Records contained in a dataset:
########################################

### src/rtl/ifu_ctrl_pkg.sv
// Shared fetch-stage constants, FSM encoding and the IF/ID payload type.
package ifu_ctrl_pkg;

    localparam logic [31:0] DEF_PC_BASE   = 32'h0000_3000;
    localparam int unsigned DEF_IM_AW     = 10;
    localparam logic [31:0] DEF_NOP_INSTR = 32'h0000_0000;

    typedef enum logic [1:0] {
        ST_BOOT = 2'd0,
        ST_RUN  = 2'd1,
        ST_HALT = 2'd2
    } ifu_state_e;

    typedef struct packed {
        logic [31:0] instr;
        logic [31:0] pc;
        logic [31:0] pc8;
        logic        fault;
    } ifid_t;

endpackage

### src/rtl/ifu_ctrl_if.sv
// Fetch-controller bundle: D-stage controls/redirects, instruction memory and IF/ID outputs.
interface ifu_ctrl_if #(
    parameter int unsigned IM_AW = 10
);
    logic             stall;
    logic             flush;
    logic             halt_req;
    logic             br_taken;
    logic [31:0]      br_target;
    logic             j_en;
    logic [31:0]      j_target;
    logic             jr_en;
    logic [31:0]      jr_target;
    logic [IM_AW-1:0] im_addr;
    logic [31:0]      im_dout;
    logic [31:0]      pc_f;
    logic [31:0]      instr_d;
    logic [31:0]      pc_d;
    logic [31:0]      pc8_d;
    logic             fault_d;
    logic             halted;
    logic [31:0]      fetch_cnt;

    // Fetch controller side
    modport master (
        input  stall, flush, halt_req,
        input  br_taken, br_target, j_en, j_target, jr_en, jr_target,
        input  im_dout,
        output im_addr, pc_f, instr_d, pc_d, pc8_d, fault_d, halted, fetch_cnt
    );

    // Pipeline / memory side
    modport slave (
        output stall, flush, halt_req,
        output br_taken, br_target, j_en, j_target, jr_en, jr_target,
        output im_dout,
        input  im_addr, pc_f, instr_d, pc_d, pc8_d, fault_d, halted, fetch_cnt
    );

endinterface

### src/rtl/ifu_ctrl_npc_sel.sv
// Next-PC priority mux: jr over j over taken branch over sequential.
module ifu_ctrl_npc_sel (
    input  logic [31:0] pc,
    input  logic        jr_en,
    input  logic [31:0] jr_target,
    input  logic        j_en,
    input  logic [31:0] j_target,
    input  logic        br_taken,
    input  logic [31:0] br_target,
    output logic [31:0] npc_c
);

    // First matching redirect wins; sequential wraps modulo 2^32
    always_comb begin
        npc_c = pc + 32'd4;
        if (jr_en) begin
            npc_c = jr_target;
        end else if (j_en) begin
            npc_c = j_target;
        end else if (br_taken) begin
            npc_c = br_target;
        end
    end

endmodule

### src/rtl/ifu_ctrl.sv
// Instruction-fetch controller: F-stage PC, next-PC selection, IF/ID register and fetch FSM.
module ifu_ctrl
    import ifu_ctrl_pkg::*;
#(
    parameter logic [31:0] PC_BASE   = DEF_PC_BASE,
    parameter int unsigned IM_AW     = DEF_IM_AW,
    parameter logic [31:0] NOP_INSTR = DEF_NOP_INSTR
) (
    input  logic        clk,
    input  logic        reset,
    ifu_ctrl_if.master  bus
);

    // One past the last byte covered by instruction memory (33 bits so it cannot wrap)
    localparam logic [32:0] IM_END = {1'b0, PC_BASE} + (33'd1 << (IM_AW + 2));

    ifu_state_e  state_q;
    logic [31:0] pc_q;
    ifid_t       ifid_q;
    logic [31:0] cnt_q;
    logic        halted_q;

    logic [31:0] npc_c;
    logic [31:0] pc_off_c;
    logic        fault_f_c;

    ifu_ctrl_npc_sel u_npc_sel (
        .pc        (pc_q),
        .jr_en     (bus.jr_en),
        .jr_target (bus.jr_target),
        .j_en      (bus.j_en),
        .j_target  (bus.j_target),
        .br_taken  (bus.br_taken),
        .br_target (bus.br_target),
        .npc_c     (npc_c)
    );

    // Word address into instruction memory and fetch-fault detection for the current PC
    always_comb begin
        pc_off_c  = pc_q - PC_BASE;
        fault_f_c = (pc_q[1:0] != 2'b00) || (pc_q < PC_BASE) || ({1'b0, pc_q} >= IM_END);
    end

    assign bus.im_addr   = IM_AW'(pc_off_c >> 2);
    assign bus.pc_f      = pc_q;
    assign bus.instr_d   = ifid_q.instr;
    assign bus.pc_d      = ifid_q.pc;
    assign bus.pc8_d     = ifid_q.pc8;
    assign bus.fault_d   = ifid_q.fault;
    assign bus.halted    = halted_q;
    assign bus.fetch_cnt = cnt_q;

    // Fetch FSM with PC, IF/ID and accepted-instruction counter
    always_ff @(posedge clk) begin
        if (reset) begin
            state_q  <= ST_BOOT;
            pc_q     <= PC_BASE;
            ifid_q   <= '{instr: NOP_INSTR, pc: PC_BASE, pc8: PC_BASE + 32'd8, fault: 1'b0};
            cnt_q    <= 32'd0;
            halted_q <= 1'b0;
        end else begin
            case (state_q)
                ST_BOOT: begin
                    state_q <= ST_RUN;
                end
                ST_RUN: begin
                    if (bus.halt_req) begin
                        state_q  <= ST_HALT;
                        halted_q <= 1'b1;
                    end
                    if (bus.stall) begin
                        // PC frozen; redirects are re-presented once the stall clears
                        if (bus.flush) begin
                            ifid_q.instr <= NOP_INSTR;
                            ifid_q.fault <= 1'b0;
                        end
                    end else if (bus.flush) begin
                        pc_q         <= npc_c;
                        ifid_q.instr <= NOP_INSTR;
                        ifid_q.fault <= 1'b0;
                    end else if (fault_f_c) begin
                        // Faulting PC is recorded in pc_d so the handler can see it
                        ifid_q   <= '{instr: NOP_INSTR, pc: pc_q, pc8: pc_q + 32'd8, fault: 1'b1};
                        state_q  <= ST_HALT;
                        halted_q <= 1'b1;
                    end else begin
                        pc_q   <= npc_c;
                        ifid_q <= '{instr: bus.im_dout, pc: pc_q, pc8: pc_q + 32'd8, fault: 1'b0};
                        cnt_q  <= cnt_q + 32'd1;
                    end
                end
                default: begin
                    // HALT (and any unused encoding): everything frozen until reset
                end
            endcase
        end
    end

endmodule

### src/flat_wrapper.sv
// flat-port wrapper written by rule: the top's interface ports become plain ports
module ifu_ctrl_flat import ifu_ctrl_pkg::*;
#(
    parameter logic [31:0] PC_BASE   = DEF_PC_BASE,
    parameter int unsigned IM_AW     = DEF_IM_AW,
    parameter logic [31:0] NOP_INSTR = DEF_NOP_INSTR
)
  (clk, reset, bus_stall, bus_flush, bus_halt_req, bus_br_taken, bus_br_target, bus_j_en, bus_j_target, bus_jr_en, bus_jr_target, bus_im_dout, bus_im_addr, bus_pc_f, bus_instr_d, bus_pc_d, bus_pc8_d, bus_fault_d, bus_halted, bus_fetch_cnt);
  ifu_ctrl_if #(.IM_AW(IM_AW)) bus_i ();
  input  logic clk;
  input  logic reset;
  input wire logic [$bits(bus_i.stall)-1:0] bus_stall;
  input wire logic [$bits(bus_i.flush)-1:0] bus_flush;
  input wire logic [$bits(bus_i.halt_req)-1:0] bus_halt_req;
  input wire logic [$bits(bus_i.br_taken)-1:0] bus_br_taken;
  input wire logic [$bits(bus_i.br_target)-1:0] bus_br_target;
  input wire logic [$bits(bus_i.j_en)-1:0] bus_j_en;
  input wire logic [$bits(bus_i.j_target)-1:0] bus_j_target;
  input wire logic [$bits(bus_i.jr_en)-1:0] bus_jr_en;
  input wire logic [$bits(bus_i.jr_target)-1:0] bus_jr_target;
  input wire logic [$bits(bus_i.im_dout)-1:0] bus_im_dout;
  output wire logic [$bits(bus_i.im_addr)-1:0] bus_im_addr;
  output wire logic [$bits(bus_i.pc_f)-1:0] bus_pc_f;
  output wire logic [$bits(bus_i.instr_d)-1:0] bus_instr_d;
  output wire logic [$bits(bus_i.pc_d)-1:0] bus_pc_d;
  output wire logic [$bits(bus_i.pc8_d)-1:0] bus_pc8_d;
  output wire logic [$bits(bus_i.fault_d)-1:0] bus_fault_d;
  output wire logic [$bits(bus_i.halted)-1:0] bus_halted;
  output wire logic [$bits(bus_i.fetch_cnt)-1:0] bus_fetch_cnt;
  assign bus_i.stall = bus_stall;
  assign bus_i.flush = bus_flush;
  assign bus_i.halt_req = bus_halt_req;
  assign bus_i.br_taken = bus_br_taken;
  assign bus_i.br_target = bus_br_target;
  assign bus_i.j_en = bus_j_en;
  assign bus_i.j_target = bus_j_target;
  assign bus_i.jr_en = bus_jr_en;
  assign bus_i.jr_target = bus_jr_target;
  assign bus_i.im_dout = bus_im_dout;
  assign bus_im_addr = bus_i.im_addr;
  assign bus_pc_f = bus_i.pc_f;
  assign bus_instr_d = bus_i.instr_d;
  assign bus_pc_d = bus_i.pc_d;
  assign bus_pc8_d = bus_i.pc8_d;
  assign bus_fault_d = bus_i.fault_d;
  assign bus_halted = bus_i.halted;
  assign bus_fetch_cnt = bus_i.fetch_cnt;
  ifu_ctrl #(.PC_BASE(PC_BASE), .IM_AW(IM_AW), .NOP_INSTR(NOP_INSTR)) u_core (.clk(clk), .reset(reset), .bus(bus_i));
endmodule
### config.mk
export PLATFORM = sky130hd
export DESIGN_NAME = ifu_ctrl_flat
export DESIGN_NICKNAME = d
export VERILOG_FILES = /design/src/rtl/ifu_ctrl_pkg.sv /design/src/rtl/ifu_ctrl_if.sv /design/src/rtl/ifu_ctrl_npc_sel.sv /design/src/rtl/ifu_ctrl.sv /design/src/flat_wrapper.sv
export SDC_FILE = /design/constraint.sdc
export NUM_CORES = 1
export LEC_CHECK = 0
export ABC_AREA = 1
export CORE_MARGIN = 2
export CORE_UTILIZATION = 40
export CTS_BUF_LIST = sky130_fd_sc_hd__clkbuf_16
export CTS_CLUSTER_DIAMETER = 150
export CTS_CLUSTER_SIZE = 24
export DETAILED_ROUTE_END_ITERATION = 8
export GPL_TIMING_DRIVEN = 0
export PLACE_DENSITY_LB_ADDON = 0.12
export SYNTH_ARGS = -nofsm -noshare
export SYNTH_HDL_FRONTEND = slang
export SYNTH_HIERARCHICAL = 1
export SYNTH_SLANG_ARGS = --single-unit
### constraint.sdc
create_clock -name clk -period 2.2 [get_ports clk]
set_input_delay 0.44 -clock clk [delete_from_list [all_inputs] [get_ports clk]]
set_output_delay 0.44 -clock clk [all_outputs]
set_load 0.02 [all_outputs]
After elaboration in Yosys (flattened, before gate mapping)
Index checks and enable logic that the tools add are counted.
{"block": "totals", "register_bits": 164, "inputBits": 136, "out_inout_bits": 172}
{"block": "classes", "add_sub_neg": 4, "order_cmp": 2, "eq_ne": 3, "n_mux": 21, "n_bitwise": 3, "n_reduce_logical": 9}
{"op": "$mux 32", "n": 8}
{"op": "$mux 97", "n": 1}
{"op": "$add 32x1->32 const B", "n": 1}
{"op": "$add 32x3->32 const B", "n": 1}
{"op": "$add 32x4->32 const B", "n": 1}
{"op": "$ge 32x15->1 const B", "n": 1}
{"op": "$lt 32x14->1 const B", "n": 1}
{"op": "$sub 12x1->12 const B", "n": 1}
{"op": "$mux 2", "n": 4}
{"op": "$mux 1", "n": 7}
{"op": "$reduce_and 3->1", "n": 2}
{"op": "$pmux 2 s2", "n": 1}
{"op": "$reduce_and 4->1", "n": 1}
{"op": "$reduce_bool 2->1", "n": 2}
{"op": "$not 1->1", "n": 3}
{"op": "$eq 2x1->1 const B", "n": 1}
{"op": "$logic_not 2->1", "n": 1}
{"op": "$logic_or 1x1->1", "n": 2}
{"op": "$ne 2x1->1 const B", "n": 1}
{"op": "$ne 2x2->1 const B", "n": 1}
{"op": "$reduce_and 2->1", "n": 1}

Logic depth before layout (Yosys ltp)
Gate-level depths: netlist of the first run.
{"block": "depth", "word_depth": 7, "mapped_depth": 13, "mapped_depth_nobuf": 13}

Hierarchy
The synthesis of the first run kept the hierarchy.
{"mod": "ifu_ctrl", "instances": 1, "cells_per_inst": 1099, "area_per_inst_um2": 7363.3, "seq_area_each_um2": 3223.1}
{"mod": "ifu_ctrl_npc_sel", "instances": 1, "cells_per_inst": 425, "area_per_inst_um2": 1924.3, "seq_area_each_um2": 0.0}

Worst setup path before layout of the first run
Ideal clock, no wire load.
{"block": "synth_timing", "kind": "register to register", "startpoint": "register u_core.pc_q[3], in the netlist u_core/bus.pc_f[3]", "endpoint": "register u_core.pc_q[28], in the netlist u_core/bus.pc_f[28]", "t_arrival_ps": 1792, "required_time_ps": 2130, "path_slack_ps": 338, "path_stages_with_launch": 12, "path_cell_list": "dfxtp_1 -> ha_1 -> nand2_1 -> nor2_4 -> nand2_4 -> nor2_4 -> nand3_1 -> nand3_1 -> nand2_1 -> a21oi_2 -> nand3_1 -> a21oi_1"}
{"block": "synth_via", "elab_chain_len": 6, "word_cells_on_any_way": 12}
{"item": "from (decl)", "line_no": "ifu_ctrl.sv:18", "text": "logic [31:0] pc_q;"}
{"item": "from (signal assigned)", "line_no": "ifu_ctrl.sv:78", "text": "pc_q <= npc_c;"}
{"item": "from (signal assigned)", "line_no": "ifu_ctrl.sv:87", "text": "pc_q <= npc_c;"}
{"item": "$add 32x3->32 *", "line_no": "ifu_ctrl_npc_sel.sv:15", "text": "npc_c = pc + 32'd4;"}
{"item": "$mux 32 *", "line_no": "ifu_ctrl_npc_sel.sv:20", "text": "end else if (br_taken) begin"}
{"item": "$mux 32 *", "line_no": "ifu_ctrl_npc_sel.sv:18", "text": "end else if (j_en) begin"}
{"item": "$mux 32 *", "line_no": "ifu_ctrl_npc_sel.sv:16", "text": "if (jr_en) begin"}
{"item": "via u_core.npc_c[28]", "line_no": "ifu_ctrl.sv:23", "text": "logic [31:0] npc_c;"}
{"item": "$mux 32", "line_no": "ifu_ctrl.sv:81", "text": "end else if (fault_f_c) begin"}
{"item": "$mux 32 *", "line_no": "ifu_ctrl.sv:77", "text": "end else if (bus.flush) begin"}
The timed path passes the listed nets; every way through them passes the cells marked *. The select of a mux whose other input is x is not followed.
A chain may end at the register's enable or synchronous reset.

Worst setup path in the final report of the first run
{"block": "layout_timing", "startpoint": "register u_core.pc_q[5], in the netlist u_core/bus.pc_f[5]", "endpoint": "output port bus_pc_f[5]"}
{"item": "to (decl)", "line_no": "flat_wrapper.sv:23", "text": "output wire logic [$bits(bus_i.pc_f)-1:0] bus_pc_f;"}
No word-level cell between the ends.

########################################

Work order:
Your answer should be a single number, which is the count of lines in the data above that include the word "enable".

Output:
2